= NIST SP 800-92 =

Guidelines and recommendations for securing and managing sensitive log data

NIST Special Publication 800-92, "Guide to Computer Security Log Management", establishes guidelines and recommendations for securing and managing sensitive log data. The publication was prepared by Karen Kent and Murugiah Souppaya of the National Institute of Science and Technology and published under the SP 800-Series; a repository of best practices for the InfoSec community. Log management is essential to ensuring that computer security records are stored in sufficient detail for an appropriate period of time.

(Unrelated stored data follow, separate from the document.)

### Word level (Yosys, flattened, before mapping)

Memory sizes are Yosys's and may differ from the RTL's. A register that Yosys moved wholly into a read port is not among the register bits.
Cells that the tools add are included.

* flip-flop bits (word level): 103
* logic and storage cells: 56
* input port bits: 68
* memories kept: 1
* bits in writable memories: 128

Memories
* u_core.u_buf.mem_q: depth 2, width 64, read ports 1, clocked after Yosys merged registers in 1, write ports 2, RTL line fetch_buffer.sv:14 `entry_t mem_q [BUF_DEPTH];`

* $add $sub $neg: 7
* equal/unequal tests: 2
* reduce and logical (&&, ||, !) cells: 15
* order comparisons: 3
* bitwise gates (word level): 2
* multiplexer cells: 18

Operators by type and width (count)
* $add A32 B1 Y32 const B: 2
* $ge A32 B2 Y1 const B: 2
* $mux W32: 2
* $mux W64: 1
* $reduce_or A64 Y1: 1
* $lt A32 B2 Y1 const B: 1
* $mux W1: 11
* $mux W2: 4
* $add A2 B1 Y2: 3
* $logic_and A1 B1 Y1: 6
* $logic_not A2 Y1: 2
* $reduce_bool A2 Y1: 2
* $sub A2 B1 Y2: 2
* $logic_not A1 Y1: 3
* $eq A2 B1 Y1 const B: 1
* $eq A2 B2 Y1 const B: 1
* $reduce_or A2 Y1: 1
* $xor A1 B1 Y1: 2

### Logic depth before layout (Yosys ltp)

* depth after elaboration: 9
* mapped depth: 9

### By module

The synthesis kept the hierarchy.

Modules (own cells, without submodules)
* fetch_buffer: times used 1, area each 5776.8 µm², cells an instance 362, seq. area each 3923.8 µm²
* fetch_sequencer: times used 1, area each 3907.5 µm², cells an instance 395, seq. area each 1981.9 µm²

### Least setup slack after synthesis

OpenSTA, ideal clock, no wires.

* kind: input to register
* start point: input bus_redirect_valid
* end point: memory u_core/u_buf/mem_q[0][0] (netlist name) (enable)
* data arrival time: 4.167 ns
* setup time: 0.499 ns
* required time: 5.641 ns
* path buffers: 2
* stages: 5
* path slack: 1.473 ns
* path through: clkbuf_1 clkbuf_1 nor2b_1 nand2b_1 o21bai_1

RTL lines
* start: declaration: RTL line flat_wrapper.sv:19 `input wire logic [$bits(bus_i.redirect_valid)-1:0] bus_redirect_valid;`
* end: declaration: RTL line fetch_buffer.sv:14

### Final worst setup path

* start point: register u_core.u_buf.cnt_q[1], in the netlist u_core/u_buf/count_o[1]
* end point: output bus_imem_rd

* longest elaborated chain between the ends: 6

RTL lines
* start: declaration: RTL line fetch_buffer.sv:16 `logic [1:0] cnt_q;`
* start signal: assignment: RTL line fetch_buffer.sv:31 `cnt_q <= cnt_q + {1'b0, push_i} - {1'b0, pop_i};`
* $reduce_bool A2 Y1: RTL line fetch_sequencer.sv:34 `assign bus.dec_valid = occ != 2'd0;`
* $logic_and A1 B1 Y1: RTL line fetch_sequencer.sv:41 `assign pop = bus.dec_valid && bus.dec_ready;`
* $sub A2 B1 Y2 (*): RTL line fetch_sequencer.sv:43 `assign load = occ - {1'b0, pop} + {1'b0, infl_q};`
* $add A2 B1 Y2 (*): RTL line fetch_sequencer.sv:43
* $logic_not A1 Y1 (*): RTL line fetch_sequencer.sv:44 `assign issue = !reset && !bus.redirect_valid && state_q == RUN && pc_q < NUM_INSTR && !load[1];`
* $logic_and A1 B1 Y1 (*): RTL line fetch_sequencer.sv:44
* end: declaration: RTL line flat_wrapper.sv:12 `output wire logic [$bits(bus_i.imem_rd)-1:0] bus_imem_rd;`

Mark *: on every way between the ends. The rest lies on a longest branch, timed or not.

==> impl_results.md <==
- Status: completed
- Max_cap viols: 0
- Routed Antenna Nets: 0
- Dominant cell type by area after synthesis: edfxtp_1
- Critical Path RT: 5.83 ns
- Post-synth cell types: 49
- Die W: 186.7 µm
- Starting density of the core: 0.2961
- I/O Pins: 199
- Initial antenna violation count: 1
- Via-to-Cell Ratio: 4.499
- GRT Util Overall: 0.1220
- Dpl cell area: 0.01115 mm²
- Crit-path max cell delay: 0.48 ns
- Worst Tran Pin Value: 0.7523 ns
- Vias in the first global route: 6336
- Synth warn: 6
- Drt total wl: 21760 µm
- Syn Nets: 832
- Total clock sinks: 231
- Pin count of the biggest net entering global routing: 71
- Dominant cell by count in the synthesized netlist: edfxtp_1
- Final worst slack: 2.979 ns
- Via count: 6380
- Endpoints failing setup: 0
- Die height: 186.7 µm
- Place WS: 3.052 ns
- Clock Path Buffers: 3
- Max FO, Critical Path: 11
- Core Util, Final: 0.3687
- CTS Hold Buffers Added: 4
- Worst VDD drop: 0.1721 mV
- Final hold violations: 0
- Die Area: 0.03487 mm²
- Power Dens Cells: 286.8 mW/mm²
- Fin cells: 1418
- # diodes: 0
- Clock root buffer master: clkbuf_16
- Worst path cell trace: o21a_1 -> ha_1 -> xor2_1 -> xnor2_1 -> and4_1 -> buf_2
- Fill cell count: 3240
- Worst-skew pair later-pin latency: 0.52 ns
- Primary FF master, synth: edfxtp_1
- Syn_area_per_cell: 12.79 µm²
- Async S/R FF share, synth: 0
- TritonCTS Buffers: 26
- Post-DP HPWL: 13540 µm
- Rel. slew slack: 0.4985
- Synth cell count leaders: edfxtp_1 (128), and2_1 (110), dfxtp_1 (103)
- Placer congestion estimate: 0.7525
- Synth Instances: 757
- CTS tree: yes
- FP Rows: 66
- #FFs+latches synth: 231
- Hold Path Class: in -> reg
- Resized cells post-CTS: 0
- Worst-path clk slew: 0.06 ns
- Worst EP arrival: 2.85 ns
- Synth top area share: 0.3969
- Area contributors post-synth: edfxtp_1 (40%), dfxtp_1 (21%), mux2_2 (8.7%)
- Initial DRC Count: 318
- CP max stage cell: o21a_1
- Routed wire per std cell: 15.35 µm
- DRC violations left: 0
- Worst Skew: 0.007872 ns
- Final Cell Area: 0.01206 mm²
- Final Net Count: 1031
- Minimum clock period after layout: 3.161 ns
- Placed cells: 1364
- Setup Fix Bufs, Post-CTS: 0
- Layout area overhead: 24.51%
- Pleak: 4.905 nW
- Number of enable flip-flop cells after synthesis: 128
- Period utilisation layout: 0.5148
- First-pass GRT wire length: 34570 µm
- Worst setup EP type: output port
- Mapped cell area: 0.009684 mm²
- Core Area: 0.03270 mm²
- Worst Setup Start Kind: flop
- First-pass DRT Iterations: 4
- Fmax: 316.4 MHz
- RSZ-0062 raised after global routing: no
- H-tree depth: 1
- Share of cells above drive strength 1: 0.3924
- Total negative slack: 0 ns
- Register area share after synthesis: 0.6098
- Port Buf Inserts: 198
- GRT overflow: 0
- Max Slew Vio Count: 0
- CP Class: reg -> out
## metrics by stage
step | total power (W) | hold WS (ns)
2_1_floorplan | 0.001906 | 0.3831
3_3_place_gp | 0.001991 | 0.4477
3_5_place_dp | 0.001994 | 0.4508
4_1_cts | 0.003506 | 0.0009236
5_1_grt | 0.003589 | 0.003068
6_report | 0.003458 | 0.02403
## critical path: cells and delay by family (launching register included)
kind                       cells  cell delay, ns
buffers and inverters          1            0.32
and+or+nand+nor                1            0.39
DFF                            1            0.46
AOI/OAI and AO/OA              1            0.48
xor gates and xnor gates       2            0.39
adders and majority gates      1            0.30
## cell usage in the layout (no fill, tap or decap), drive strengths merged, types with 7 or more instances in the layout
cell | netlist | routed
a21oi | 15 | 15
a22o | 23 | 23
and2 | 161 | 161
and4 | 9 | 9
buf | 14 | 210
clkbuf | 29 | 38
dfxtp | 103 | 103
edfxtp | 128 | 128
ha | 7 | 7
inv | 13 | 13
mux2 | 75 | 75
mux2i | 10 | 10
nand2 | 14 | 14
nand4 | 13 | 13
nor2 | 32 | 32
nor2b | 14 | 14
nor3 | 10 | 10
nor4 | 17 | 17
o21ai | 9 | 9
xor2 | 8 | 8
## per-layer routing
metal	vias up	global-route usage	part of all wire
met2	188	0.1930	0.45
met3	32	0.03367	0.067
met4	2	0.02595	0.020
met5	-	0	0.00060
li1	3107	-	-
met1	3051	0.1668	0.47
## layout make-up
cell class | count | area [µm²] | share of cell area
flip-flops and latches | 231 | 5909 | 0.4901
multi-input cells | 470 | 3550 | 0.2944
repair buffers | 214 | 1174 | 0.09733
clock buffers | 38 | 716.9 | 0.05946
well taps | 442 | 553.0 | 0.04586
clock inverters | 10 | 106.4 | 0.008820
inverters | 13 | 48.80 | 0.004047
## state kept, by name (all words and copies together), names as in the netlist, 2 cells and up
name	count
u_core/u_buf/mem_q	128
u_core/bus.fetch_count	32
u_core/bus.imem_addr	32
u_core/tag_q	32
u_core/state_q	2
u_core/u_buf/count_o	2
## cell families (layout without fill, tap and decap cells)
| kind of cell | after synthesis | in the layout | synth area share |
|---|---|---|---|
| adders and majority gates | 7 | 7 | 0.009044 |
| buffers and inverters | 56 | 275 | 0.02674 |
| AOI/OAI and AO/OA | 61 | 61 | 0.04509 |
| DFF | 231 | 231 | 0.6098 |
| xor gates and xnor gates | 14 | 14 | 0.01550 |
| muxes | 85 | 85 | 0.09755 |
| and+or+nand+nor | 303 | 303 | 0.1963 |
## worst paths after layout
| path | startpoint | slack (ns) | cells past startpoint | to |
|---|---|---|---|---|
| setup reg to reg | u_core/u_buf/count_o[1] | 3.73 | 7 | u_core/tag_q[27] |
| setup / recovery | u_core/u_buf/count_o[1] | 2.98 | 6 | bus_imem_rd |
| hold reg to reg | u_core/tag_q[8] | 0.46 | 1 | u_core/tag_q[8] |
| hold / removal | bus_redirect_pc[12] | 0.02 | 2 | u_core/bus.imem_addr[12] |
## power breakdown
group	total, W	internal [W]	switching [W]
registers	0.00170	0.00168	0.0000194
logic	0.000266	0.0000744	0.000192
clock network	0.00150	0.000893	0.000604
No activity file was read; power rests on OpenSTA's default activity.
`src/rtl/serial_adder_pkg.sv`:
```
// serial_adder_pkg: shared FSM state type and width limit for the bit-serial adder
package serial_adder_pkg;
  localparam int WIDTH_MAX = 64;
  typedef enum logic [1:0] {IDLE = 2'd0, RUN = 2'd1, DONE = 2'd2} state_t;
endpackage

```
`src/rtl/serial_adder_ctrl_if.sv`:
```
// serial_adder_ctrl_if: operand/result valid-ready handshake bundle for serial_adder_ctrl
interface serial_adder_ctrl_if #(parameter int WIDTH = 8);
  logic             in_valid;
  logic             in_ready;
  logic [WIDTH-1:0] a;
  logic [WIDTH-1:0] b;
  logic             cin;
  logic             out_valid;
  logic             out_ready;
  logic [WIDTH-1:0] sum;
  logic             cout;
  logic             ovf;
  modport master (output in_valid, a, b, cin, out_ready, input in_ready, out_valid, sum, cout, ovf);
  modport slave (input in_valid, a, b, cin, out_ready, output in_ready, out_valid, sum, cout, ovf);
endinterface

```
`src/rtl/serial_adder_ctrl_fa.sv`:
```
// full_adder_usingdecoder: combinational full adder built from a 3:8 one-hot decode of {a,b,c}
module full_adder_usingdecoder (
  input  logic [2:0] in,
  output logic       sum,
  output logic       carry
);
  logic [7:0] dec;
  assign dec   = 8'b1 << in;
  assign sum   = dec[1] | dec[2] | dec[4] | dec[7];
  assign carry = dec[3] | dec[5] | dec[6] | dec[7];
endmodule

```
`src/rtl/serial_adder_ctrl.sv`:
```
// serial_adder_ctrl: bit-serial WIDTH-bit adder, LSB first; SERIAL_ADDER_OVF_EN adds signed overflow
module serial_adder_ctrl
  import serial_adder_pkg::*;
#(
  parameter int WIDTH = 8
) (
  input logic               clk,
  input logic               rst,
  serial_adder_ctrl_if.slave bus
);
  localparam int CW = $clog2(WIDTH + 1);
  localparam logic [CW-1:0] LAST = CW'(WIDTH - 1);
  if (WIDTH < 1 || WIDTH > WIDTH_MAX) begin : g_bad_width
    $error("serial_adder_ctrl: WIDTH out of range");
  end
  state_t           state_q, state_d;
  logic [WIDTH-1:0] a_sh_q, a_sh_d, b_sh_q, b_sh_d, sum_sh_q, sum_sh_d, sum_q, sum_d;
  logic [CW-1:0]    cnt_q, cnt_d;
  logic             carry_q, carry_d, cout_q, cout_d;
  logic             s, c, accept, last;
  full_adder_usingdecoder u_fa (.in({a_sh_q[0], b_sh_q[0], carry_q}), .sum(s), .carry(c));
  assign accept = state_q == IDLE && bus.in_valid;
  assign last   = state_q == RUN && cnt_q == LAST;
  // next state: accept in IDLE, leave RUN after the last bit, release DONE on out_ready
  always_comb begin
    state_d = state_q;
    unique case (state_q)
      IDLE:    state_d = bus.in_valid ? RUN : IDLE;
      RUN:     state_d = (cnt_q == LAST) ? DONE : RUN;
      DONE:    state_d = bus.out_ready ? IDLE : DONE;
      default: state_d = IDLE;
    endcase
  end
  // datapath: load operands on accept, shift one bit per RUN edge, latch result on the last bit
  always_comb begin
    a_sh_d   = a_sh_q;
    b_sh_d   = b_sh_q;
    sum_sh_d = sum_sh_q;
    carry_d  = carry_q;
    cnt_d    = cnt_q;
    sum_d    = sum_q;
    cout_d   = cout_q;
    if (accept) begin
      a_sh_d  = bus.a;
      b_sh_d  = bus.b;
      carry_d = bus.cin;
      cnt_d   = '0;
    end else if (state_q == RUN) begin
      a_sh_d   = a_sh_q >> 1;
      b_sh_d   = b_sh_q >> 1;
      sum_sh_d = (sum_sh_q >> 1) | (WIDTH'(s) << (WIDTH - 1));
      carry_d  = c;
      cnt_d    = cnt_q + 1'b1;
      sum_d    = last ? sum_sh_d : sum_q;
      cout_d   = last ? c : cout_q;
    end
  end
  // state and datapath registers, reset wins over everything
  always_ff @(posedge clk) begin
    state_q  <= rst ? IDLE : state_d;
    a_sh_q   <= rst ? '0 : a_sh_d;
    b_sh_q   <= rst ? '0 : b_sh_d;
    sum_sh_q <= rst ? '0 : sum_sh_d;
    carry_q  <= rst ? 1'b0 : carry_d;
    cnt_q    <= rst ? '0 : cnt_d;
    sum_q    <= rst ? '0 : sum_d;
    cout_q   <= rst ? 1'b0 : cout_d;
  end
  assign bus.in_ready  = state_q == IDLE;
  assign bus.out_valid = state_q == DONE;
  assign bus.sum       = sum_q;
  assign bus.cout      = cout_q;
`ifdef SERIAL_ADDER_OVF_EN
  logic cim_q, cim_d;
  // carry into the MSB is the carry register value during the last RUN cycle
  always_comb cim_d = last ? carry_q : cim_q;
  // carry-into-MSB register
  always_ff @(posedge clk) cim_q <= rst ? 1'b0 : cim_d;
  assign bus.ovf = cim_q ^ cout_q;
`else
  assign bus.ovf = 1'b0;
`endif
endmodule
```
`src/flat_wrapper.sv`:
```
// flat-port wrapper written by rule: the top's interface ports become plain ports
module serial_adder_ctrl_flat import serial_adder_pkg::*;
#(
  parameter int WIDTH = 8
)
  (clk, rst, bus_in_valid, bus_a, bus_b, bus_cin, bus_out_ready, bus_in_ready, bus_out_valid, bus_sum, bus_cout, bus_ovf);
  serial_adder_ctrl_if #(.WIDTH(WIDTH)) bus_i ();
  input logic clk;
  input logic rst;
  input wire logic [$bits(bus_i.in_valid)-1:0] bus_in_valid;
  input wire logic [$bits(bus_i.a)-1:0] bus_a;
  input wire logic [$bits(bus_i.b)-1:0] bus_b;
  input wire logic [$bits(bus_i.cin)-1:0] bus_cin;
  input wire logic [$bits(bus_i.out_ready)-1:0] bus_out_ready;
  output wire logic [$bits(bus_i.in_ready)-1:0] bus_in_ready;
  output wire logic [$bits(bus_i.out_valid)-1:0] bus_out_valid;
  output wire logic [$bits(bus_i.sum)-1:0] bus_sum;
  output wire logic [$bits(bus_i.cout)-1:0] bus_cout;
  output wire logic [$bits(bus_i.ovf)-1:0] bus_ovf;
  assign bus_i.in_valid = bus_in_valid;
  assign bus_i.a = bus_a;
  assign bus_i.b = bus_b;
  assign bus_i.cin = bus_cin;
  assign bus_i.out_ready = bus_out_ready;
  assign bus_in_ready = bus_i.in_ready;
  assign bus_out_valid = bus_i.out_valid;
  assign bus_sum = bus_i.sum;
  assign bus_cout = bus_i.cout;
  assign bus_ovf = bus_i.ovf;
  serial_adder_ctrl #(.WIDTH(WIDTH)) u_core (.clk(clk), .rst(rst), .bus(bus_i));
endmodule
```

National Institute of Science and Technology

==Background==

Effective security event logging and log analysis is a critical component of any comprehensive security program within an organization. It is used to monitor system, network and application activity. It serves as a deterrent for unauthorized activity, as well as provides a means to detect and analyze an attack in order to allow the organization to mitigate or prevent similar attacks in the future. However, security professionals have a significant challenge to determine what events must be logged, where and how long to retain those logs, and how to analyze the enormous amount of information that can be generated. A deficiency in any of these areas can cause an organization to miss signs of unauthorized activity, intrusion, and loss of data, which creates additional risk.

==Scope==
NIST SP 800-92 provides a high-level overview and guidance for the planning, development and implementation of an effective security log management strategy. The intended audience for this publication include the general information security (InfoSec) community involved in incident response, system/application/network administration and managers.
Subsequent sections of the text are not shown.